◆ **ASSIGNED TASK**:
The answer must consist only of the lines from the line with "Input-level comparison between" to the line with "- The non-clock", both included, exactly as they stand below.

[Opening ENTRIES SUPPLIED section]

Context: an optimization exercise on an open-source flow, tuned for small area and few clock cycles. The choices shown serve that exercise and are no tape-out recipe. Where RTL was checked, it was by simulation tests only, not by an equivalence proof against the original. For runs 2 to 7, only the layout was checked, not whether the RTL still works. Power figures rest on the tool's default switching activity, not on a simulated workload.

--- run.sh ---
#!/bin/bash
# synth_recipe.tcl (not shown) runs the flow's synth.tcl, then flattens the netlist and writes it again
# the make line also repeats each setting of config.mk as NAME=value (left out here)
make -C /OpenROAD-flow-scripts/flow DESIGN_CONFIG=/design/flow/config.mk WORK_HOME=/design/flow/orfs CLKGATE_MAP_FILE= SYNTH_SCRIPT=/design/flow/synth_recipe.tcl finish
--- config.mk ---
export PLATFORM = sky130hd
export DESIGN_NAME = usb_tx_top
export DESIGN_NICKNAME = usb_tx_top
export VERILOG_FILES = /design/flow/design.v
export SDC_FILE = /design/flow/constraint.sdc
export NUM_CORES = 4
export LEC_CHECK = 0
export CAP_MARGIN = 20
export CORE_MARGIN = 2
export CORE_UTILIZATION = 40
export SLEW_MARGIN = 20
--- constraint.sdc ---
create_clock -name core_clock -period 10.0 [get_ports {clock}]
set_input_delay 2.0000 -clock core_clock [delete_from_list [all_inputs] [get_ports {clock}]]
set_output_delay 2.0000 -clock core_clock [all_outputs]
set_load 0.01 [all_outputs]
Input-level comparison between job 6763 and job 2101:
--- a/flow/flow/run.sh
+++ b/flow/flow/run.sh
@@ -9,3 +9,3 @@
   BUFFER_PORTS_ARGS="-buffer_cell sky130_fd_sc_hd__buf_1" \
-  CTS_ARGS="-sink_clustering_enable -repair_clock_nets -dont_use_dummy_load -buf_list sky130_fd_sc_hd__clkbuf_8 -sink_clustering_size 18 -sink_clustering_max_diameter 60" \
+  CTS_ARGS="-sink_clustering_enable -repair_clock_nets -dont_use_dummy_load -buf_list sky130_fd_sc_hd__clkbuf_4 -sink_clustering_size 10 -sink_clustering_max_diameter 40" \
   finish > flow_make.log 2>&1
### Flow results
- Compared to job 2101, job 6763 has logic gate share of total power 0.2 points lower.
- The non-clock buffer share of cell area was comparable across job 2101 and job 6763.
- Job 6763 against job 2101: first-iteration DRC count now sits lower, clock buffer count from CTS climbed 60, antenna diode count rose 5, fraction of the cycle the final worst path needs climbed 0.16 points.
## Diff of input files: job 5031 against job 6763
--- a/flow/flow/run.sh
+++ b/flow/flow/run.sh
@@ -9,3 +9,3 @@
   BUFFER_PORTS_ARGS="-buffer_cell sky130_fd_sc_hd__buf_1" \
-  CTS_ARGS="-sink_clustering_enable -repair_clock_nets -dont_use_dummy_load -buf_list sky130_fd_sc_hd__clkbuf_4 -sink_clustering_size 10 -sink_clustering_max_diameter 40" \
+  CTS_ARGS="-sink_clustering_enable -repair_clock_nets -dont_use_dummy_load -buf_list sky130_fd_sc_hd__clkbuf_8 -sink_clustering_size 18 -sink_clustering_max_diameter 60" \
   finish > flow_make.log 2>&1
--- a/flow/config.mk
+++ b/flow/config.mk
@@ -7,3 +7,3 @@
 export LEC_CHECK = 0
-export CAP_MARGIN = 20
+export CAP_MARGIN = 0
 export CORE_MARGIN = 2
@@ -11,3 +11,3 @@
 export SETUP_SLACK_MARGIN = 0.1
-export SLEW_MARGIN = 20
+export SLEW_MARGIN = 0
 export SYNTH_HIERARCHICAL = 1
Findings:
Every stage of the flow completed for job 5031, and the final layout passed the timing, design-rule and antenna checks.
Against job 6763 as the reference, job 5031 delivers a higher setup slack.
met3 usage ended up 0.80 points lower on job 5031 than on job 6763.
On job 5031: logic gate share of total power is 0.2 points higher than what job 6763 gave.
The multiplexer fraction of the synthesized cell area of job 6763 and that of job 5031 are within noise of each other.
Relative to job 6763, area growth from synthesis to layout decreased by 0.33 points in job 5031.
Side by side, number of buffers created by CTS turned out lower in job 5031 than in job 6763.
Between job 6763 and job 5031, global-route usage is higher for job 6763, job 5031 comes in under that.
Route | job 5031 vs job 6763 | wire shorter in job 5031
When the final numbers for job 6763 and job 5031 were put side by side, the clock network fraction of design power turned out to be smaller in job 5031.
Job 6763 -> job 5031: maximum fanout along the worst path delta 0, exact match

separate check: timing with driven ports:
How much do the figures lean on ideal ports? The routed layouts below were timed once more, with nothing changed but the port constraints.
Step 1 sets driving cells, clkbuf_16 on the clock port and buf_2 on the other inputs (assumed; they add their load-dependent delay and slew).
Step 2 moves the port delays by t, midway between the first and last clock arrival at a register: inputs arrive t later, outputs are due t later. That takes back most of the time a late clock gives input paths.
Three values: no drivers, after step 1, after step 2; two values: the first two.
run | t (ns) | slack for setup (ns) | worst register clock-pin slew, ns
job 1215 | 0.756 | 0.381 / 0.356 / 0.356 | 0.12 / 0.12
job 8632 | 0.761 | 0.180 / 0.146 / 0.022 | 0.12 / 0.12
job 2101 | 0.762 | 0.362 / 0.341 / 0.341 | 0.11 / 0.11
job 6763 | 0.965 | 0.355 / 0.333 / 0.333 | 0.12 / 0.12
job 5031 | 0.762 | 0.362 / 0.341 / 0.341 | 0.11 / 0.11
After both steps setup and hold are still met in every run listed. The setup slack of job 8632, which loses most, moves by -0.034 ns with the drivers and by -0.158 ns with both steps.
Source: an optimization exercise on an open RTL-to-GDS flow (aim: small area, a short achievable clock period and few clock cycles per item). Production flows keep margins and buffers that such runs may drop.
Only simulation tests tie the RTL to the original design; equivalence was not proved.

==> module block_quantizer, before the edit <==
module block_quantizer (
	input  logic        clk,
	input  logic        arst_n,
	input  logic [95:0] in_row,
	input  logic        in_valid,
	output logic        in_ready,
	output logic [96:0] out_beat,
	output logic        out_valid,
	input  logic        out_ready
);
	logic go;
	logic c1, c2, e1;
	logic rdy, ovl;
	logic c1_n, c2_n;
	logic push, pop;
	logic [2:0] row_cnt;
	assign go = !c2;
	assign in_ready = rdy;
	always_ff @(posedge clk or negedge arst_n)
	begin
		if (!arst_n)
			row_cnt <= '0;
		else if (in_valid && go)
			row_cnt <= row_cnt + 3'd1;
	end
	logic v0;
	logic [2:0] r0;
	logic [95:0] x0;
	always_ff @(posedge clk or negedge arst_n)
	begin
		if (!arst_n)
			v0 <= 1'b0;
		else if (go)
			v0 <= in_valid;
	end
	always_ff @(posedge clk)
	begin
		if (go)
		begin
			x0 <= in_row;
			r0 <= row_cnt;
		end
	end
	logic [8:0] q0;
	qlane0 i_lane0 (.r(r0), .x(x0[11:0]), .q(q0));
	logic [8:0] q1;
	qlane1 i_lane1 (.r(r0), .x(x0[23:12]), .q(q1));
	logic [8:0] q2;
	qlane2 i_lane2 (.r(r0), .x(x0[35:24]), .q(q2));
	logic [8:0] q3;
	qlane3 i_lane3 (.r(r0), .x(x0[47:36]), .q(q3));
	logic [8:0] q4;
	qlane4 i_lane4 (.r(r0), .x(x0[59:48]), .q(q4));
	logic [8:0] q5;
	qlane5 i_lane5 (.r(r0), .x(x0[71:60]), .q(q5));
	logic [8:0] q6;
	qlane6 i_lane6 (.r(r0), .x(x0[83:72]), .q(q6));
	logic [8:0] q7;
	qlane7 i_lane7 (.r(r0), .x(x0[95:84]), .q(q7));
	logic [64:0] res;
	assign res = {q7[6:0], q6[6:0], q5[6:0], q4[7:0], q3[7:0], q2[8:0], q1[8:0], q0[8:0], (r0 == 3'd7)};
	assign push = go && v0;
	assign pop = c1 && out_ready;
	logic [64:0] ob;
	logic [64:0] sk;
	always_ff @(posedge clk or negedge arst_n)
	begin
		if (!arst_n)
		begin
			e1 <= 1'b1;
			c2 <= 1'b0;
		end
		else
		begin
			e1 <= !c1_n;
			c2 <= c2_n;
		end
	end
	assign c1 = !e1;
	assign c1_n = push || c2 || (c1 && !pop);
	assign c2_n = (c1 && push && !pop) || (c2 && !pop);
	always_ff @(posedge clk or negedge arst_n)
	begin
		if (!arst_n)
		begin
			rdy <= 1'b1;
			ovl <= 1'b0;
		end
		else
		begin
			rdy <= !c2_n;
			ovl <= c1_n;
		end
	end
	always_ff @(posedge clk)
	begin
		if (out_ready || !c1)
			ob <= c2 ? sk : res;
		if (c1 && !c2)
			sk <= res;
	end
	assign out_valid = ovl;
	assign out_beat = {{{5{ob[64]}}, ob[64:58]}, {{5{ob[57]}}, ob[57:51]}, {{5{ob[50]}}, ob[50:44]}, {{4{ob[43]}}, ob[43:36]}, {{4{ob[35]}}, ob[35:28]}, {{3{ob[27]}}, ob[27:19]}, {{3{ob[18]}}, ob[18:10]}, {{3{ob[9]}}, ob[9:1]}, ob[0]};
endmodule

[Closing ENTRIES SUPPLIED section]

◆ **TASK ANSWER**:
Input-level comparison between job 6763 and job 2101:
--- a/flow/flow/run.sh
+++ b/flow/flow/run.sh
@@ -9,3 +9,3 @@
   BUFFER_PORTS_ARGS="-buffer_cell sky130_fd_sc_hd__buf_1" \
-  CTS_ARGS="-sink_clustering_enable -repair_clock_nets -dont_use_dummy_load -buf_list sky130_fd_sc_hd__clkbuf_8 -sink_clustering_size 18 -sink_clustering_max_diameter 60" \
+  CTS_ARGS="-sink_clustering_enable -repair_clock_nets -dont_use_dummy_load -buf_list sky130_fd_sc_hd__clkbuf_4 -sink_clustering_size 10 -sink_clustering_max_diameter 40" \
   finish > flow_make.log 2>&1
### Flow results
- Compared to job 2101, job 6763 has logic gate share of total power 0.2 points lower.
- The non-clock buffer share of cell area was comparable across job 2101 and job 6763.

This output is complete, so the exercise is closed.